• **Work request**:
Every line in the records below between the one holding "package rev_pkg;" and the one holding "localparam logic [5:0] IDX_FLAG", inclusive, is to be set down exactly; all other lines are to be left out.

• **Information supplied**:
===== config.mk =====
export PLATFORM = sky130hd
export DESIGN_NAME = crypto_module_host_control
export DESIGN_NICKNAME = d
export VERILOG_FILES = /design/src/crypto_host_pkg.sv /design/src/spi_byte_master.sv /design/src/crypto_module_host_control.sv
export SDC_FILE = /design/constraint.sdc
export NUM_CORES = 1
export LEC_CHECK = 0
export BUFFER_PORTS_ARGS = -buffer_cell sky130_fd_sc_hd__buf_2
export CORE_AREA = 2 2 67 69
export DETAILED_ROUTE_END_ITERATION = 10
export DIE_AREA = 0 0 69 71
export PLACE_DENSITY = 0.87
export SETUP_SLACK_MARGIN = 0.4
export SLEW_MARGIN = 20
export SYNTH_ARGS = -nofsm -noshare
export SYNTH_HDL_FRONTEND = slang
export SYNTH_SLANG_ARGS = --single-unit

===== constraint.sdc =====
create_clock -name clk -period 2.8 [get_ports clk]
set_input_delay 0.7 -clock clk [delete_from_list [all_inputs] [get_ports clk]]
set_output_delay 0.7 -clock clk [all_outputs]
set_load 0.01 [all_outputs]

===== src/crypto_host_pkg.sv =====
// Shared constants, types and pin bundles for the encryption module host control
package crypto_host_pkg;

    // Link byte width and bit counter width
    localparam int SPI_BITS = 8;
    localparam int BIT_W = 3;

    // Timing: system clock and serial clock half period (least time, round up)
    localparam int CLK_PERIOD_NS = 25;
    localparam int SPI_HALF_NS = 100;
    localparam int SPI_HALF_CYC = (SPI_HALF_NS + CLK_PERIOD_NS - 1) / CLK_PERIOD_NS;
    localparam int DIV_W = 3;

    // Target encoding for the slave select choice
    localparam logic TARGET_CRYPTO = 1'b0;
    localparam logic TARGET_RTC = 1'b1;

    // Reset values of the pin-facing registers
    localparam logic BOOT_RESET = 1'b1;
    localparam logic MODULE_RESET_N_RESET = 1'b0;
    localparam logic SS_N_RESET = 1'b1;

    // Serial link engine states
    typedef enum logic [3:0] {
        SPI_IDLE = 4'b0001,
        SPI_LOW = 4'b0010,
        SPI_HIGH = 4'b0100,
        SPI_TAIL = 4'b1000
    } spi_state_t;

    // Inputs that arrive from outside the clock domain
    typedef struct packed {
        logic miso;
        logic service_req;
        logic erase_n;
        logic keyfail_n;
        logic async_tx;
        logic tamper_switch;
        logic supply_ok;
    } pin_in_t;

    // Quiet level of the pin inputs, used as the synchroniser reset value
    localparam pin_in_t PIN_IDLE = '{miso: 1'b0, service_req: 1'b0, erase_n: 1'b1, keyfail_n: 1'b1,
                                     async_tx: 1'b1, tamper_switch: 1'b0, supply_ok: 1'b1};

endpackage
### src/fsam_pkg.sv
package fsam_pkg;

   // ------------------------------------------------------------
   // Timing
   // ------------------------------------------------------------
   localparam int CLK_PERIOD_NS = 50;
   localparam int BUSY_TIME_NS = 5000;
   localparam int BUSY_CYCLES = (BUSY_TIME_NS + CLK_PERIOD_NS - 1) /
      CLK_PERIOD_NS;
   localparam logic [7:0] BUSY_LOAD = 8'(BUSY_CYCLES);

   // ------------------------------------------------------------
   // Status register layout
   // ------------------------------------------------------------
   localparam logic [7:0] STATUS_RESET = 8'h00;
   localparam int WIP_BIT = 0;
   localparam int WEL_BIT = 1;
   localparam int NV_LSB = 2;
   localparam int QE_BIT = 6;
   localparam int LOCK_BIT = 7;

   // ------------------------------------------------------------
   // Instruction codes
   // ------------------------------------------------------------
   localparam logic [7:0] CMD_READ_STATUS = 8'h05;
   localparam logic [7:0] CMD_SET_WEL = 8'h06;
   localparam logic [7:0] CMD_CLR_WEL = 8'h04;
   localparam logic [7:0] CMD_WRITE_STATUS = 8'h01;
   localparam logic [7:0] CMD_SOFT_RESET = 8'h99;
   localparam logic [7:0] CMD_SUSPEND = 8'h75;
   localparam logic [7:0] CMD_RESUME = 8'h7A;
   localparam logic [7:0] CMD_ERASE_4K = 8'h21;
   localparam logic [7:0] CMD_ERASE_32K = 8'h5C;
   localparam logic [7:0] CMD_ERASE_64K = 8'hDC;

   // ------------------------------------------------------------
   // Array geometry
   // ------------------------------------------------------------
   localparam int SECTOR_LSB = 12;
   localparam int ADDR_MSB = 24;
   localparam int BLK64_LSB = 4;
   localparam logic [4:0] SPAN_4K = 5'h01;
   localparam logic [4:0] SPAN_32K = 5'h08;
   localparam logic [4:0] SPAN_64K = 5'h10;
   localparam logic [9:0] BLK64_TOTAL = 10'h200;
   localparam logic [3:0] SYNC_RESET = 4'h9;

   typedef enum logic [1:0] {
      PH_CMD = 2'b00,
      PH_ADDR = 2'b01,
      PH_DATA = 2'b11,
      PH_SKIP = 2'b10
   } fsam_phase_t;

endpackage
* * *
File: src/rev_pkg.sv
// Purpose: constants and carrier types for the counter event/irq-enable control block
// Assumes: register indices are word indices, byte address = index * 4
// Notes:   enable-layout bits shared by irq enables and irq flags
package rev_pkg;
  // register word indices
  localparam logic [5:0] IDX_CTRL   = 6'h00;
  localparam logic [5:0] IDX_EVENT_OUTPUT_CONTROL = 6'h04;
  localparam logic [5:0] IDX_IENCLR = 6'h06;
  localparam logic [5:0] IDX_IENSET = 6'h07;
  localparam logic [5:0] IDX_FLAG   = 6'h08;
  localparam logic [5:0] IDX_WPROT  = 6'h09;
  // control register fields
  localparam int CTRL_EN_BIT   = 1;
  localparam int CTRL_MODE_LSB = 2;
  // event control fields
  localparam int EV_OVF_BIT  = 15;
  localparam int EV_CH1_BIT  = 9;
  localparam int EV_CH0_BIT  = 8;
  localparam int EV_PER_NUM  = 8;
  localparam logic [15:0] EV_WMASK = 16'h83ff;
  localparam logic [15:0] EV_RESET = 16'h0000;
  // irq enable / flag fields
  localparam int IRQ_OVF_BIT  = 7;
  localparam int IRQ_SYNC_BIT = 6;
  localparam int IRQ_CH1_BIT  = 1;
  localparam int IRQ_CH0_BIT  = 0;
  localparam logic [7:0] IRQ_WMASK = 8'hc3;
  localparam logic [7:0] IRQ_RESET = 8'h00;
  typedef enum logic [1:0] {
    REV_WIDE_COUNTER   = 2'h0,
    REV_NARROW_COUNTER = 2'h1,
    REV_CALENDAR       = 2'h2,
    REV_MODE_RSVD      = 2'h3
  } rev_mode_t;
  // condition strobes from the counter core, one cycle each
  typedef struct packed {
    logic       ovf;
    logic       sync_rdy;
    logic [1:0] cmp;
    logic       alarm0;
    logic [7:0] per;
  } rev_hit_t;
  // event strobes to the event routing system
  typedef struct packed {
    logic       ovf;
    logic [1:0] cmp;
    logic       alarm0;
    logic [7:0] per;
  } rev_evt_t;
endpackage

• **Response**:
package rev_pkg;
  // register word indices
  localparam logic [5:0] IDX_CTRL   = 6'h00;
  localparam logic [5:0] IDX_EVENT_OUTPUT_CONTROL = 6'h04;
  localparam logic [5:0] IDX_IENCLR = 6'h06;
  localparam logic [5:0] IDX_IENSET = 6'h07;
  localparam logic [5:0] IDX_FLAG   = 6'h08;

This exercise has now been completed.